EXERCISE PROMPT: Check every line of the entries below for the word "after", and copy the ones that have it.

··· SOURCE DATA ···

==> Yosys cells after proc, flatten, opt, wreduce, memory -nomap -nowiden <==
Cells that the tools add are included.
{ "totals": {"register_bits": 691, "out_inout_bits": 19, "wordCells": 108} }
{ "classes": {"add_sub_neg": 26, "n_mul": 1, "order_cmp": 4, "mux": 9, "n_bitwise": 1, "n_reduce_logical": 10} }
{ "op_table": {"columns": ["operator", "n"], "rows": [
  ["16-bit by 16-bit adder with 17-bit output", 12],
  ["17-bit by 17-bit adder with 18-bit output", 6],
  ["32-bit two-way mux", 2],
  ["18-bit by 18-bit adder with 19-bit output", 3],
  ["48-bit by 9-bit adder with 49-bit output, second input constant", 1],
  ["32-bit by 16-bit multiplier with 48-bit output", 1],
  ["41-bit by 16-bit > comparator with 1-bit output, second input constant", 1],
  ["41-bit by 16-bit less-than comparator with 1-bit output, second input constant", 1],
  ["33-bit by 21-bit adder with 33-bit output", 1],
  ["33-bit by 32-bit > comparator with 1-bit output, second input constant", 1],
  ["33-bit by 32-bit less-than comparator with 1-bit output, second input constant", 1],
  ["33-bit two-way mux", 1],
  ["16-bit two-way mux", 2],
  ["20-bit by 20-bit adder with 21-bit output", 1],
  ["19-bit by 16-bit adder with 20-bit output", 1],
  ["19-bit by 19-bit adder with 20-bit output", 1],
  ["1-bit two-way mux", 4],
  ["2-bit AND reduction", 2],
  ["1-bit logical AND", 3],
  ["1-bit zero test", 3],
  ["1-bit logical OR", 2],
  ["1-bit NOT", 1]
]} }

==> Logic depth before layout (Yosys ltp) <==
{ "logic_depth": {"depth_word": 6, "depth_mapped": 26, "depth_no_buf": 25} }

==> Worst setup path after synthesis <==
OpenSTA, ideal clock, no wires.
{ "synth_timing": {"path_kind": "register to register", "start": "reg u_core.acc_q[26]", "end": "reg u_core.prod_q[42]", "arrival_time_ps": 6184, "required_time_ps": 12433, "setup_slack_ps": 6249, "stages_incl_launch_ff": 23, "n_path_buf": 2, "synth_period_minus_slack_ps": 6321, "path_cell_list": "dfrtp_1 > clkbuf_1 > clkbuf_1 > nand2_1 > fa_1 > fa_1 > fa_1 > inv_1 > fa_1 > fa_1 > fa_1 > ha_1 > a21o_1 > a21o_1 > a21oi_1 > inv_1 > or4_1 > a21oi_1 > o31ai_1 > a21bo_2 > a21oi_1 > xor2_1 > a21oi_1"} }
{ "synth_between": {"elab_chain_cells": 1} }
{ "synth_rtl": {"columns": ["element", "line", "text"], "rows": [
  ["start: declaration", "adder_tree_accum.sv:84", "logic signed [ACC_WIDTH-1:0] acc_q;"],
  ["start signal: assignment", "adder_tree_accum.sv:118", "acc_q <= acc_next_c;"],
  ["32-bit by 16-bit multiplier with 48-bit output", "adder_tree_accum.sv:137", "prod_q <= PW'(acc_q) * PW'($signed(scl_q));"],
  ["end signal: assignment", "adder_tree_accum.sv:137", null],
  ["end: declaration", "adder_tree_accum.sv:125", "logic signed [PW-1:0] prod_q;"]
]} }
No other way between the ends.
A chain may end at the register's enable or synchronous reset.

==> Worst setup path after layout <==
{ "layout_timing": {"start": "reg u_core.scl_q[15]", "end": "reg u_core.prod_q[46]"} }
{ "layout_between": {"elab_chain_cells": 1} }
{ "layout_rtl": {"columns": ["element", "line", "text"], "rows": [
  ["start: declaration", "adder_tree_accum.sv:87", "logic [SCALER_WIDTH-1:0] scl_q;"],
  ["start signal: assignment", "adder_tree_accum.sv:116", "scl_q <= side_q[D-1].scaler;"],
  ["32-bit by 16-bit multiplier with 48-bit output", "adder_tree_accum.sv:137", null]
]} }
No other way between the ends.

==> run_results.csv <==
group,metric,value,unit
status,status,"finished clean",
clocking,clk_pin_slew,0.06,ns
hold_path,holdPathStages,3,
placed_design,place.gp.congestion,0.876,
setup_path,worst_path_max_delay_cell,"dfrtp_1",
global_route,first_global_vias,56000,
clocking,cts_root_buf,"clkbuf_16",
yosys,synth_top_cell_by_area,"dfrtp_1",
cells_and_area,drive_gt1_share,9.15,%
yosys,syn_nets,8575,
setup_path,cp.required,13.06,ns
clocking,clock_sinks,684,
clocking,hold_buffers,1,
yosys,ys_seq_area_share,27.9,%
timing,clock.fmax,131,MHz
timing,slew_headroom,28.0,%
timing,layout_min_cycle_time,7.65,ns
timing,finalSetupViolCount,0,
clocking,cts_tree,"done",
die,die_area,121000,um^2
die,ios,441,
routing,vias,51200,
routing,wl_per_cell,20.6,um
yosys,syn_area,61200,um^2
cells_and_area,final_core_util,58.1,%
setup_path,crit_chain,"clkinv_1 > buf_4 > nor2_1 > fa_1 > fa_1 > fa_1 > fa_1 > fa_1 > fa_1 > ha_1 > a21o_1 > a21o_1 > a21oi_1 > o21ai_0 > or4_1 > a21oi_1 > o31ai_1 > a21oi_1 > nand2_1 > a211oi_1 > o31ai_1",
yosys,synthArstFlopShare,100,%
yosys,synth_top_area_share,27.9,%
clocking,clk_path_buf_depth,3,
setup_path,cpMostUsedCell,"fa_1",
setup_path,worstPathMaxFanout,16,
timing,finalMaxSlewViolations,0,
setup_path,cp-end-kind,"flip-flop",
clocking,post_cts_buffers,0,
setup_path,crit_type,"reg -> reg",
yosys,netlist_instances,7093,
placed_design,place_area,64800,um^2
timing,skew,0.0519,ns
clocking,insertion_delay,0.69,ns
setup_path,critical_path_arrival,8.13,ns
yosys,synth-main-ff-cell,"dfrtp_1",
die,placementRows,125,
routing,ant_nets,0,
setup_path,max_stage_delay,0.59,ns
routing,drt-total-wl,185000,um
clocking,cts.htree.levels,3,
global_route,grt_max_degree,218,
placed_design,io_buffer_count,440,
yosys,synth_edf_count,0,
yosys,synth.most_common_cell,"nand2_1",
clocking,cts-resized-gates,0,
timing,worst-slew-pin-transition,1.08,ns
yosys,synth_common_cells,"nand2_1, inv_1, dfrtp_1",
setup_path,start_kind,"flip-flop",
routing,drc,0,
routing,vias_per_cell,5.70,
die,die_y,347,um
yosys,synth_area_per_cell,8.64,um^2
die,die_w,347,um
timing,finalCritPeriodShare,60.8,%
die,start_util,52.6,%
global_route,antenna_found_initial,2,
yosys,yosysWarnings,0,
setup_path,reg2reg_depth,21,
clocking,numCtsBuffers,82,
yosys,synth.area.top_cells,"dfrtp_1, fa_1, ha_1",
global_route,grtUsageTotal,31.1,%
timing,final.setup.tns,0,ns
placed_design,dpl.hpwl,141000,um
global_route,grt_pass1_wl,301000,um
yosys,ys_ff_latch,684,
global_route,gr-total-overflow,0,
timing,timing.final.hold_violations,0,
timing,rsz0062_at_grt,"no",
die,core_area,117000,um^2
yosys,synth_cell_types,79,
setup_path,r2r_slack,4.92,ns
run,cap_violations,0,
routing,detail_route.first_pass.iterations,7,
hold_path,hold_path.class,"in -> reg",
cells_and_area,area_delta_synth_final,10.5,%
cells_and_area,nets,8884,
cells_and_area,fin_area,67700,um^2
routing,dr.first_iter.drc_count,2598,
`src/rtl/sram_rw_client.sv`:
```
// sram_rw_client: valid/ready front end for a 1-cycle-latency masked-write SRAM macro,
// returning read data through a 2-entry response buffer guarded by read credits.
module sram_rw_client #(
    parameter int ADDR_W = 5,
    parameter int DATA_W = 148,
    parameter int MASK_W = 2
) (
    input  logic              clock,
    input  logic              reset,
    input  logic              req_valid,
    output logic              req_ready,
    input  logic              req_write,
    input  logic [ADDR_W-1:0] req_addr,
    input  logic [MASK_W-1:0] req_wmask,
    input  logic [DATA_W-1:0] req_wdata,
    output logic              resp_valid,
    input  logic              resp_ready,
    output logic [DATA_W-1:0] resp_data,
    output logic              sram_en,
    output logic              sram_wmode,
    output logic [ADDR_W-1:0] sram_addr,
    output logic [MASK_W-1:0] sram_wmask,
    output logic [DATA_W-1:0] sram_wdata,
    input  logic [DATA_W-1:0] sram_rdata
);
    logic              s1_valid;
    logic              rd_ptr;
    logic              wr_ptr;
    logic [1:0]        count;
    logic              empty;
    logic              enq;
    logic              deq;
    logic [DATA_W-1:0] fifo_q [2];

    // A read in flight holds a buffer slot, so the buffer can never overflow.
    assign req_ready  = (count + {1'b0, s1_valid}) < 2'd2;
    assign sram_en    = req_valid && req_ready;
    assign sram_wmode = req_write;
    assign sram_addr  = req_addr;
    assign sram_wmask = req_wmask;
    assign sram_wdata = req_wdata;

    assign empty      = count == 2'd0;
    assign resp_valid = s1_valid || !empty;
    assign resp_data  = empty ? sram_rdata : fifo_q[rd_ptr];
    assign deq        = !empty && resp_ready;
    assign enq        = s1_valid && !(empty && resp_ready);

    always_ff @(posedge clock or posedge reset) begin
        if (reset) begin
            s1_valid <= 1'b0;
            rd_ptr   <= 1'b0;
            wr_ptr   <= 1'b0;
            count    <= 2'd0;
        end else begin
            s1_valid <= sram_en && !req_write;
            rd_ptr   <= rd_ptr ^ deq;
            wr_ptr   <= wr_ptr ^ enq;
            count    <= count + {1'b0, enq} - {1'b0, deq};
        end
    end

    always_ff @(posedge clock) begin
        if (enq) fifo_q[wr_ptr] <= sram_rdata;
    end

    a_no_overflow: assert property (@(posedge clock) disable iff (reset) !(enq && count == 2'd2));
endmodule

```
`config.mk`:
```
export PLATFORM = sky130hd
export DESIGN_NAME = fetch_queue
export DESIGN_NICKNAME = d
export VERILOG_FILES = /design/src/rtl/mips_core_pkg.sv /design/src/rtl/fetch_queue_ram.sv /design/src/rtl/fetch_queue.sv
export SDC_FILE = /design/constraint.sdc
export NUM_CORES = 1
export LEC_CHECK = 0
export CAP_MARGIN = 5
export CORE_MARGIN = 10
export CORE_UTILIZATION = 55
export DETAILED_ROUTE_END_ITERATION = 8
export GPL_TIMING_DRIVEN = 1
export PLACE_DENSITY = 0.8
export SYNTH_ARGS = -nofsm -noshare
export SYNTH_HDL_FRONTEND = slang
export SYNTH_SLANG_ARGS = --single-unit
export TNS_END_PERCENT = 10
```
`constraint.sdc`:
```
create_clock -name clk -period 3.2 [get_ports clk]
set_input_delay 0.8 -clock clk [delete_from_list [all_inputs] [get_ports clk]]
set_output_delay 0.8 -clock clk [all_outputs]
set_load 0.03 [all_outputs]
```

···

WRITTEN SOLUTION:
==> Yosys cells after proc, flatten, opt, wreduce, memory -nomap -nowiden <==
==> Worst setup path after synthesis <==
==> Worst setup path after layout <==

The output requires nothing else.